__TASK TO CARRY OUT__.
Search the records for the word "before". Copy every line where it appears.

·····

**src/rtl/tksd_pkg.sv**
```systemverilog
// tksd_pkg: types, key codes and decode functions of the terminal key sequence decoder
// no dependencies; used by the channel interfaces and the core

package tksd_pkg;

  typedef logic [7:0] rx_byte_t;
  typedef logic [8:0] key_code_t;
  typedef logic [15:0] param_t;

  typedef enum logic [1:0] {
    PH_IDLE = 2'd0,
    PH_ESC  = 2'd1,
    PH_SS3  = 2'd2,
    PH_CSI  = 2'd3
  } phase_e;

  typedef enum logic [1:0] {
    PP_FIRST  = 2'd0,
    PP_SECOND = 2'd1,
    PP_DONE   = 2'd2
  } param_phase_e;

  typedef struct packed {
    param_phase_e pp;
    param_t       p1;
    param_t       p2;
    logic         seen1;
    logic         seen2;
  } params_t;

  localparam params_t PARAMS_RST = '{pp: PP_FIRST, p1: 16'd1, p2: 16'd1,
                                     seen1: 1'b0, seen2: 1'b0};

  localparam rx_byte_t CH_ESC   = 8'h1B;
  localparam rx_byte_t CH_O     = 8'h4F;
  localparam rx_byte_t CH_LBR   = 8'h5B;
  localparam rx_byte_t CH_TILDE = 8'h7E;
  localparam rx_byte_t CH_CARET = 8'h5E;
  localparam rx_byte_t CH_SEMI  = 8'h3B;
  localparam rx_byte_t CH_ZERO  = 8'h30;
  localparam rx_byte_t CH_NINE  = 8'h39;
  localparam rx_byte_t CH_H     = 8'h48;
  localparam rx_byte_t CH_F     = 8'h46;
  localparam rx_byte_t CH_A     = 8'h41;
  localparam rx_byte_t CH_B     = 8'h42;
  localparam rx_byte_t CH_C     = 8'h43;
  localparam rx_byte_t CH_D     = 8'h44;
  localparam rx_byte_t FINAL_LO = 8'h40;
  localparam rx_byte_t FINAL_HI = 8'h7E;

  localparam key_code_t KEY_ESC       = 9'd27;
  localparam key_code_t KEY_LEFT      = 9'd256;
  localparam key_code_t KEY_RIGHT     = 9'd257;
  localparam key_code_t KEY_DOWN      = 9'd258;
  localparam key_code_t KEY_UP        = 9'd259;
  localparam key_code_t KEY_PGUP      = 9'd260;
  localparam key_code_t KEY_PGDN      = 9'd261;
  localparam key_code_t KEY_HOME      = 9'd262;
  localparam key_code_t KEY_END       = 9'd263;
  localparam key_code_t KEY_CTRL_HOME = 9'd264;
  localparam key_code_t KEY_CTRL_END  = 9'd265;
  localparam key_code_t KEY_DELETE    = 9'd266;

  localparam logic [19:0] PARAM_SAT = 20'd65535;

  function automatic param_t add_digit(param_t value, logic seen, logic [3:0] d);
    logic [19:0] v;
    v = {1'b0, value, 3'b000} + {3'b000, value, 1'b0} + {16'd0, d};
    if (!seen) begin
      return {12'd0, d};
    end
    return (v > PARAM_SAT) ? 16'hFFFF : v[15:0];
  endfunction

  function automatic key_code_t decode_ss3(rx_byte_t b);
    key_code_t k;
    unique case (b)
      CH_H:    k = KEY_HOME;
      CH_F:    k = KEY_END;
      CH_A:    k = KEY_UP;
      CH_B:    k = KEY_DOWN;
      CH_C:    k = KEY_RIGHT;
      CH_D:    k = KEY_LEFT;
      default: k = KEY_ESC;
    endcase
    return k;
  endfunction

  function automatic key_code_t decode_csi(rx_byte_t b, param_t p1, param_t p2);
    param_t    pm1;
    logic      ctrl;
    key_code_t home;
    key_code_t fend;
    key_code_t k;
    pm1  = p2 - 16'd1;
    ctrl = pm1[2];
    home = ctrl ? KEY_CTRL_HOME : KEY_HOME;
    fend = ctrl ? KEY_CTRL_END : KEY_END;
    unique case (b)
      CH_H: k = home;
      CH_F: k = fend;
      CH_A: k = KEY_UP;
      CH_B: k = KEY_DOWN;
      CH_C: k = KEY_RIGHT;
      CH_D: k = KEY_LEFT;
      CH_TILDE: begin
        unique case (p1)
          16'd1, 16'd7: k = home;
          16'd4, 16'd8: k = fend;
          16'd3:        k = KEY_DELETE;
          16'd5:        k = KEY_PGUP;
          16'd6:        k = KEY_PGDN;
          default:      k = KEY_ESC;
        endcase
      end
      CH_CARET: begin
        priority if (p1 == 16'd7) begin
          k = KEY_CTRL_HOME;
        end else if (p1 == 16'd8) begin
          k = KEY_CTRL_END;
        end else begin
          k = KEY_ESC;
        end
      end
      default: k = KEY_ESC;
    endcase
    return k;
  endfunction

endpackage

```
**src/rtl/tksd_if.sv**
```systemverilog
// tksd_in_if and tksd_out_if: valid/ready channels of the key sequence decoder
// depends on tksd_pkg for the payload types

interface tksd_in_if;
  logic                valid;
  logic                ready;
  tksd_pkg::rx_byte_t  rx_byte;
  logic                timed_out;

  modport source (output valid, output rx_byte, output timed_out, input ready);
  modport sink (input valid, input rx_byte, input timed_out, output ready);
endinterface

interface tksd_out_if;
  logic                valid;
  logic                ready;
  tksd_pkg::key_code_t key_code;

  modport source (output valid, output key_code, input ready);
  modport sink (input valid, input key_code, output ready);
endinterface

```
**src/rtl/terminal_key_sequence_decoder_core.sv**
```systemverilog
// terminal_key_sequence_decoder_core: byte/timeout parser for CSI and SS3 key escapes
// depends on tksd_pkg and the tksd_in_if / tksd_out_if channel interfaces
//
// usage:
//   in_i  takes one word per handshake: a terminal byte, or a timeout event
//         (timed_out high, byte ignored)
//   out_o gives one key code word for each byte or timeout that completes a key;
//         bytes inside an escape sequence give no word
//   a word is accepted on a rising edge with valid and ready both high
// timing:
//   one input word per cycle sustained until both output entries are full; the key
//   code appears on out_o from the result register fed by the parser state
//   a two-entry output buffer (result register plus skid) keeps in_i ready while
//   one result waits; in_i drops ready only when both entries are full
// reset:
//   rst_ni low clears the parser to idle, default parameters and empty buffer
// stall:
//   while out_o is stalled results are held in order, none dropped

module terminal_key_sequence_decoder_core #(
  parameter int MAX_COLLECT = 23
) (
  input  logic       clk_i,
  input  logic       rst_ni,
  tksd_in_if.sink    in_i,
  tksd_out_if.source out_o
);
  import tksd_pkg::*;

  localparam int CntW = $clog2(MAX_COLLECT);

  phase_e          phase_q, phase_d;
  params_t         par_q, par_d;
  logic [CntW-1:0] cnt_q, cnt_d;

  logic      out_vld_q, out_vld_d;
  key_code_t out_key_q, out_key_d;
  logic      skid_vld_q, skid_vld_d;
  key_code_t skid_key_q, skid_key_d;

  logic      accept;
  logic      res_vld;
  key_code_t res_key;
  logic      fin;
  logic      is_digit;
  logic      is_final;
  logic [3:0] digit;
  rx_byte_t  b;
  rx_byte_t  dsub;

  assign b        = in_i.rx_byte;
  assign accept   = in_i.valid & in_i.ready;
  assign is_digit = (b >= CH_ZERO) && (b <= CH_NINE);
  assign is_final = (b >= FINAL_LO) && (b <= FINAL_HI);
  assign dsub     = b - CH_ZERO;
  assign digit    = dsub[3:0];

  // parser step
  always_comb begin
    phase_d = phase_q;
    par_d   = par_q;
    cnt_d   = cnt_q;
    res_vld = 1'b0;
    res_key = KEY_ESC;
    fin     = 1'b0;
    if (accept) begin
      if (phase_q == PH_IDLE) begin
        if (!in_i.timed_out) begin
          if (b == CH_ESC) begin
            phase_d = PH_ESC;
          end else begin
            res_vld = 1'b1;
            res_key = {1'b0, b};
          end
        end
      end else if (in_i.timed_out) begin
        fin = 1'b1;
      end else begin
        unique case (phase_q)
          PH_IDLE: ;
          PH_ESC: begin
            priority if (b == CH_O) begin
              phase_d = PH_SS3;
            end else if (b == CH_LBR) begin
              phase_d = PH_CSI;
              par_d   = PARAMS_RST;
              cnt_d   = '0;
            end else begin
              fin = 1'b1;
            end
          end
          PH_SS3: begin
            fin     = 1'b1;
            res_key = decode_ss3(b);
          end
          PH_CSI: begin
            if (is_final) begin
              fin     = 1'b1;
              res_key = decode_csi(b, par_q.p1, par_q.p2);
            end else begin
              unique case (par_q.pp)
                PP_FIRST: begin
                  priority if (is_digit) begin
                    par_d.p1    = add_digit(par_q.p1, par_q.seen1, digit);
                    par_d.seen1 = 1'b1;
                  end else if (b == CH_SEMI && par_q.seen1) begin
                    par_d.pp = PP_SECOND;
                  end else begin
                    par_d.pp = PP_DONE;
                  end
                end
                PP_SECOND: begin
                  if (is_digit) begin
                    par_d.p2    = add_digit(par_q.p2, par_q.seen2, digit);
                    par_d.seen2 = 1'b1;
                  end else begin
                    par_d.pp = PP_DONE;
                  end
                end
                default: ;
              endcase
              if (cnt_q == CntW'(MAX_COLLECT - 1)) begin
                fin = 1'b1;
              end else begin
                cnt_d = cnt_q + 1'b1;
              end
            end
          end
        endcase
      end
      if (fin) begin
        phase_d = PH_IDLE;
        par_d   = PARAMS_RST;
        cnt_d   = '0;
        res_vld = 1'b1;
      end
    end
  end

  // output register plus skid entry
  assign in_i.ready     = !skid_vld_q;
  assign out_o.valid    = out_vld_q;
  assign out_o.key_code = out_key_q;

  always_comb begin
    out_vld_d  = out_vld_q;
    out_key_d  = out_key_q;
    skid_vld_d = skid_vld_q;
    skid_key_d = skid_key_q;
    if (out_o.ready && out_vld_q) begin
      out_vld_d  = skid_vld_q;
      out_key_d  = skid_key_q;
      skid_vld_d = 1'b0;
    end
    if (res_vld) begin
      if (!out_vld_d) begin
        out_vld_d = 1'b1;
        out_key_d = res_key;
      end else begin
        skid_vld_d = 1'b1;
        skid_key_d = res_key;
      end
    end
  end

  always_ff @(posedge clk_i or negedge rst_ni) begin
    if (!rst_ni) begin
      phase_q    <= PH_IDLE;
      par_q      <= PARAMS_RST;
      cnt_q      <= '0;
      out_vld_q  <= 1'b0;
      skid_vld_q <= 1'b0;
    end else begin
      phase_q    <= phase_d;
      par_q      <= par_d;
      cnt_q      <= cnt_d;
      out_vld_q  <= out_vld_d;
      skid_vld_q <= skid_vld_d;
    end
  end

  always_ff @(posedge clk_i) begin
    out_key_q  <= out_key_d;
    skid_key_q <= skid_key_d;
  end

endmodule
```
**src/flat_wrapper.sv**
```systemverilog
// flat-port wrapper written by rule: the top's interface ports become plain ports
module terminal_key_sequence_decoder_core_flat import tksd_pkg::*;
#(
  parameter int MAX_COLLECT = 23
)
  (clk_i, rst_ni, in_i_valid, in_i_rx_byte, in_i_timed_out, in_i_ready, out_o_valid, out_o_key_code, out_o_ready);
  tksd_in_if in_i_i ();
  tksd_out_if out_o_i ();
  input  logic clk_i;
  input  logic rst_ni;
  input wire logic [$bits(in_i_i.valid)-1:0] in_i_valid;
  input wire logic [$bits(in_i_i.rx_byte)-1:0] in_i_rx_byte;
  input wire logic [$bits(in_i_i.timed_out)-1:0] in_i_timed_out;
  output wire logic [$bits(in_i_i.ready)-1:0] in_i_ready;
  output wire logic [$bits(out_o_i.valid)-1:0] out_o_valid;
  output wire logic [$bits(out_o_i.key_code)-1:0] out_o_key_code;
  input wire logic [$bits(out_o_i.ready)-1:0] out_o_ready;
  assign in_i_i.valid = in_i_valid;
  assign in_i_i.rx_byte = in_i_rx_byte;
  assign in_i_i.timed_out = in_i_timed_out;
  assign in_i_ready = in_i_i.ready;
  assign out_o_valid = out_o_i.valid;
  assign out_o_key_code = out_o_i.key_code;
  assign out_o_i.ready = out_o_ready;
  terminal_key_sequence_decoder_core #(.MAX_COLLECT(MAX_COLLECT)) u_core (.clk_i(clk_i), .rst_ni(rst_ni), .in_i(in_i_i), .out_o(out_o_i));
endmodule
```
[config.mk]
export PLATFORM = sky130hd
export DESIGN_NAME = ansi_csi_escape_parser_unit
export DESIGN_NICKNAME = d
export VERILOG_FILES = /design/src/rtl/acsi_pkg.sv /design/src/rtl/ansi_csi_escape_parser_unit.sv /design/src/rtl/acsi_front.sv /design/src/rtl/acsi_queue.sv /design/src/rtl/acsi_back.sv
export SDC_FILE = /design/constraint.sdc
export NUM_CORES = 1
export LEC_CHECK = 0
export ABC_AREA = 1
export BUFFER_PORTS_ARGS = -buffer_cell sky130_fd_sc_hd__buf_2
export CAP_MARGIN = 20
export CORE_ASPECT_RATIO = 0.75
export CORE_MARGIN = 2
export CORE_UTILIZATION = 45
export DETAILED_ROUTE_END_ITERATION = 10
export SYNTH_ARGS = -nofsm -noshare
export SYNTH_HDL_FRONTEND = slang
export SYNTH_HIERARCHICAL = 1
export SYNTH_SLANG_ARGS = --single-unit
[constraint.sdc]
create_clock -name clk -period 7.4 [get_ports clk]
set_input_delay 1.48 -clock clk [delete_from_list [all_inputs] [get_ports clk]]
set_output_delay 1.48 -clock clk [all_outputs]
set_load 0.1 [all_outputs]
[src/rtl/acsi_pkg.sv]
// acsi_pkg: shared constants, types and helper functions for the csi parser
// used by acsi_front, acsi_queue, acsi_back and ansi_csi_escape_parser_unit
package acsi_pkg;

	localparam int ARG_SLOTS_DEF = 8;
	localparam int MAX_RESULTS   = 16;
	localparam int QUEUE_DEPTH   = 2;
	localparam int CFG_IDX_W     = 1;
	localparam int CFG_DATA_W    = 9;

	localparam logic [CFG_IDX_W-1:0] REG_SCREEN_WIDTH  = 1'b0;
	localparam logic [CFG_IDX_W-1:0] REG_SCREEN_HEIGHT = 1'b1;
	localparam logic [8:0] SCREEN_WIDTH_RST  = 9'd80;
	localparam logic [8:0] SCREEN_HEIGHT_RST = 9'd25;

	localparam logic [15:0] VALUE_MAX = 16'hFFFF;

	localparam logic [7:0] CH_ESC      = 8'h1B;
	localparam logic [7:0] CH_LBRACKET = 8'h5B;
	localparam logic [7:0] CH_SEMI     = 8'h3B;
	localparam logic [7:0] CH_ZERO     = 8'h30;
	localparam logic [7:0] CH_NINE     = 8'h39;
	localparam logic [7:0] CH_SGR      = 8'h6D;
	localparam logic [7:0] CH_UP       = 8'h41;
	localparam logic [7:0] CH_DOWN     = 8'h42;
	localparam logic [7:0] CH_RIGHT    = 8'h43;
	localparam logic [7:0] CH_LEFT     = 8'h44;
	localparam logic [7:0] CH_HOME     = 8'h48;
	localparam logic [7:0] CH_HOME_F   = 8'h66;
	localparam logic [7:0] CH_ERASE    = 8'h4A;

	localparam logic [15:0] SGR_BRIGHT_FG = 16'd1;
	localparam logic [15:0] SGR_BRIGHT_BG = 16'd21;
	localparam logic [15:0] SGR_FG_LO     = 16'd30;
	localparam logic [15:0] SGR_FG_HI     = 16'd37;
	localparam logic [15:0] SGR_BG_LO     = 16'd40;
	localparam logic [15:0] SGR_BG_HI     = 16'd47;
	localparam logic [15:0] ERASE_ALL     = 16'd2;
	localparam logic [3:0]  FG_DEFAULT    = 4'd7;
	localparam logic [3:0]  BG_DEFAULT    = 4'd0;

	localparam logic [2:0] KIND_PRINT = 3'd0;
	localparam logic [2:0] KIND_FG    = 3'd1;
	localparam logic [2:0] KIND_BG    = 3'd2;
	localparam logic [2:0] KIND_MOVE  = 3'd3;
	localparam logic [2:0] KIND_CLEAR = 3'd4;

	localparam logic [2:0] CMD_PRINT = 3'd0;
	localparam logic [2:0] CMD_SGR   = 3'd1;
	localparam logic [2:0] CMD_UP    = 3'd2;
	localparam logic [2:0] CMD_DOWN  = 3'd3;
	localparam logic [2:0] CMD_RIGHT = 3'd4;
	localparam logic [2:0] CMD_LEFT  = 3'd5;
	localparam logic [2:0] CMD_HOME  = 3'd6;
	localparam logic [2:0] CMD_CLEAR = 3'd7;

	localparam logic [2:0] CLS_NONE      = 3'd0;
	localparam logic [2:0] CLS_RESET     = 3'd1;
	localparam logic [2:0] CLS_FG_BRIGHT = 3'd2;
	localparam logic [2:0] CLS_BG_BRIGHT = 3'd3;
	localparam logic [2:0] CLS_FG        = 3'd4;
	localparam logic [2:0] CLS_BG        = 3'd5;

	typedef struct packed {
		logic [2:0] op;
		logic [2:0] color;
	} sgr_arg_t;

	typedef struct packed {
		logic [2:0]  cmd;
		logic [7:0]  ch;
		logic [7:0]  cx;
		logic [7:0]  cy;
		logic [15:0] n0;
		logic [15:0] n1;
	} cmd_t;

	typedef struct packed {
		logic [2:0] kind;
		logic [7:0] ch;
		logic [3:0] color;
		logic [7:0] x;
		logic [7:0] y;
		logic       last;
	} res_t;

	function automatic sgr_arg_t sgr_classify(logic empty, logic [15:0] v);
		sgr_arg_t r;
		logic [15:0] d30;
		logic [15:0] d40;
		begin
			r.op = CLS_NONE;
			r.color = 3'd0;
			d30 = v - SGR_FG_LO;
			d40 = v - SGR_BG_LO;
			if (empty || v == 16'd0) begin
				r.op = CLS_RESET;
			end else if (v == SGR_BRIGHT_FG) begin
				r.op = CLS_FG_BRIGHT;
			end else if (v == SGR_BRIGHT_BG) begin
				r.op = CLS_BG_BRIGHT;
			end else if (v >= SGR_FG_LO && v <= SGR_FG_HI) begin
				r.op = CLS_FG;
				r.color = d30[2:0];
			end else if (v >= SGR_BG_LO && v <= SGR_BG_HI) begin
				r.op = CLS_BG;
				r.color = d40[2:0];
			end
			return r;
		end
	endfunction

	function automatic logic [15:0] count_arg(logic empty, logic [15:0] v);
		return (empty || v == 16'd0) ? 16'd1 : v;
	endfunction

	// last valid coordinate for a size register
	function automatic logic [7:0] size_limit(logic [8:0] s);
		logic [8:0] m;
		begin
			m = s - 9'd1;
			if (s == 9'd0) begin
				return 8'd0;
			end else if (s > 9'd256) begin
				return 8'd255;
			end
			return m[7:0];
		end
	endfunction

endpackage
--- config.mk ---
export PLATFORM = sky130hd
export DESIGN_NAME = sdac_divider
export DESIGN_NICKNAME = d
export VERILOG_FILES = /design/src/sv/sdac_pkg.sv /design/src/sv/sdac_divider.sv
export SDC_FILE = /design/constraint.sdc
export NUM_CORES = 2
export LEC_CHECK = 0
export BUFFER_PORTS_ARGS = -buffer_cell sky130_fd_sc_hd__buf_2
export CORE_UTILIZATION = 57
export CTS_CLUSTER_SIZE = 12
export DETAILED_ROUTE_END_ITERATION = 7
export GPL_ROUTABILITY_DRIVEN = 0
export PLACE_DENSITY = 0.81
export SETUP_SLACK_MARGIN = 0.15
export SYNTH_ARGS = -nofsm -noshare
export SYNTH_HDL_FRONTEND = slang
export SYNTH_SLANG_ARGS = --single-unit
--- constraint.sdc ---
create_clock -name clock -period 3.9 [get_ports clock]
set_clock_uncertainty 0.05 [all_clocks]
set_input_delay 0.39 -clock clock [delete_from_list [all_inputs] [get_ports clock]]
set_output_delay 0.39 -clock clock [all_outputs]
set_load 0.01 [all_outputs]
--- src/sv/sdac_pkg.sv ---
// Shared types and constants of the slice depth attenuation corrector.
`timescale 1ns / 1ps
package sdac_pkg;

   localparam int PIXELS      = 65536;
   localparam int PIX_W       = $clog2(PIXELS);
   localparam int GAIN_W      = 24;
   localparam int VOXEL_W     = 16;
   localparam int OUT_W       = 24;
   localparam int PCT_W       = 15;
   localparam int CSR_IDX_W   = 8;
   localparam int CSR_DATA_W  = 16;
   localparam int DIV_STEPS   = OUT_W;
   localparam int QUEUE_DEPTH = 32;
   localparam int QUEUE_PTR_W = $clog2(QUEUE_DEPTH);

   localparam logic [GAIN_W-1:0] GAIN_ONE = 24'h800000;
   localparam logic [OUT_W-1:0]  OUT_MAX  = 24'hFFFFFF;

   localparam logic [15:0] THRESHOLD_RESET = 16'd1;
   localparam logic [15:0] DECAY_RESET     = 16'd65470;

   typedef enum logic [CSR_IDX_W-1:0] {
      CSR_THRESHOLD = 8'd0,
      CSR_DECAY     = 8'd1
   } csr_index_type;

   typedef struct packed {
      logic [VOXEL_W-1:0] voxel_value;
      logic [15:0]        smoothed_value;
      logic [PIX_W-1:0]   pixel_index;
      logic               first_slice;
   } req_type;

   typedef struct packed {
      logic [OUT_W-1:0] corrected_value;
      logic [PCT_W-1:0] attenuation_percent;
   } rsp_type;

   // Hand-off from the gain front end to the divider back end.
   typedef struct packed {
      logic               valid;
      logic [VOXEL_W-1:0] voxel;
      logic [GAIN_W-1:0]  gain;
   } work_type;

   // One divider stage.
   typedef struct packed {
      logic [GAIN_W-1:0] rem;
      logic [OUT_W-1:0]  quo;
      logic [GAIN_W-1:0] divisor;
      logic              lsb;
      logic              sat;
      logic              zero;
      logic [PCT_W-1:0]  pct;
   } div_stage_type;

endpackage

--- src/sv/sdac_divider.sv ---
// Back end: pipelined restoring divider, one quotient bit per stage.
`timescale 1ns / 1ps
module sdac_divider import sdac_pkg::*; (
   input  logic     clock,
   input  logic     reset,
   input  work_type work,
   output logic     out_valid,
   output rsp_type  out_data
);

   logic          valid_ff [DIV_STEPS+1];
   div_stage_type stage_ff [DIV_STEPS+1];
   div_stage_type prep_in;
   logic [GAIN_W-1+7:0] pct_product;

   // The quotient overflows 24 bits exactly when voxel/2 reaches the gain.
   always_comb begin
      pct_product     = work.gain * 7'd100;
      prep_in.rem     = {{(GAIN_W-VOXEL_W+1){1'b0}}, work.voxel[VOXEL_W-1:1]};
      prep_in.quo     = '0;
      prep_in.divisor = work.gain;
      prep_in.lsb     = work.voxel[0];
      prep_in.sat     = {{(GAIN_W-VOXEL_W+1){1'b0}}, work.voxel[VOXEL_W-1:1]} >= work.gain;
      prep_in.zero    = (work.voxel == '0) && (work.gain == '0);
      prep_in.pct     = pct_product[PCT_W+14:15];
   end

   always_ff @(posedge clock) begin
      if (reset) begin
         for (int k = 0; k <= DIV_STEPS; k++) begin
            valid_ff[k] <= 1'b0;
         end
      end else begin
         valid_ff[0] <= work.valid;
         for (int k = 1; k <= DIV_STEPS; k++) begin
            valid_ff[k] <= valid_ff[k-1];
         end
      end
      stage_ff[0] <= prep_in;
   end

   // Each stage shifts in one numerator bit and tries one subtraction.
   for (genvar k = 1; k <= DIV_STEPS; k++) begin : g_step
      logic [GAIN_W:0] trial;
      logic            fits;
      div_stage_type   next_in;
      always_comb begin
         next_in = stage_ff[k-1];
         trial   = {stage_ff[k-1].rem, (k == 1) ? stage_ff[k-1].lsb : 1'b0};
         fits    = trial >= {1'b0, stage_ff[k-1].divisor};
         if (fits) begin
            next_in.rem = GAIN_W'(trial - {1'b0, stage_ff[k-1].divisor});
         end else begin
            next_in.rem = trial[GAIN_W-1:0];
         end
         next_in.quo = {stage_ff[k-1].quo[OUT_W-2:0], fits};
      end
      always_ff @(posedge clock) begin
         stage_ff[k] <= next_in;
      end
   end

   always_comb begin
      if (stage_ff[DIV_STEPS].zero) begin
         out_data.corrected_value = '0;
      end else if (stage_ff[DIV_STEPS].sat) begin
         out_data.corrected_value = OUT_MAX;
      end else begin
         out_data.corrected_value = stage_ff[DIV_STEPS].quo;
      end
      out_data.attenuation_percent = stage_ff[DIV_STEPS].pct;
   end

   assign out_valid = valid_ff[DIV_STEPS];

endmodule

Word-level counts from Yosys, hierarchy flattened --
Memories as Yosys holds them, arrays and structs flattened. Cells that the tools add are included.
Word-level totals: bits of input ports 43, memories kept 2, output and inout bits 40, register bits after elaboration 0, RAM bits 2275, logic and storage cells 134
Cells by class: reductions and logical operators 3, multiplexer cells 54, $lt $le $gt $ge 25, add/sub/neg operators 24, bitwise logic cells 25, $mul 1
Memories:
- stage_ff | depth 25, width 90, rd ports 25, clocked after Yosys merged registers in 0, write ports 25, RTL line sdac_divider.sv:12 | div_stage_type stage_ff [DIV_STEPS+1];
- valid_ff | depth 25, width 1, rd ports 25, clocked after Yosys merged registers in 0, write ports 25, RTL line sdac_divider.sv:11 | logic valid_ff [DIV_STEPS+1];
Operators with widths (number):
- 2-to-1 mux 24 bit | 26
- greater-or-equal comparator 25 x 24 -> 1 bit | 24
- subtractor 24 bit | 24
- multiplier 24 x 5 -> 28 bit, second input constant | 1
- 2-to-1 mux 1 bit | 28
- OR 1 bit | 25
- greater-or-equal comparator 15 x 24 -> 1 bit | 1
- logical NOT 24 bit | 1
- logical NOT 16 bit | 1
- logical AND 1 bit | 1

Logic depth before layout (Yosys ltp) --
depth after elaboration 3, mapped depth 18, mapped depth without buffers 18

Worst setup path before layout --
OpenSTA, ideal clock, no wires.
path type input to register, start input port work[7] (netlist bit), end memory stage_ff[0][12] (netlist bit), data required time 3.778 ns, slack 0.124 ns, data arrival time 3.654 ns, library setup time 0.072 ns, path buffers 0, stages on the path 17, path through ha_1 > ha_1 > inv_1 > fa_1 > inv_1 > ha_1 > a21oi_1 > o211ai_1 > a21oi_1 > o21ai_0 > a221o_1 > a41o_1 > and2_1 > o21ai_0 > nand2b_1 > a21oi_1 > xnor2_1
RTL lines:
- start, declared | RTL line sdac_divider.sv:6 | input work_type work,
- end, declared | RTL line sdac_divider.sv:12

·····

__EXPECTED ANSWER__.
Logic depth before layout (Yosys ltp) --
Worst setup path before layout --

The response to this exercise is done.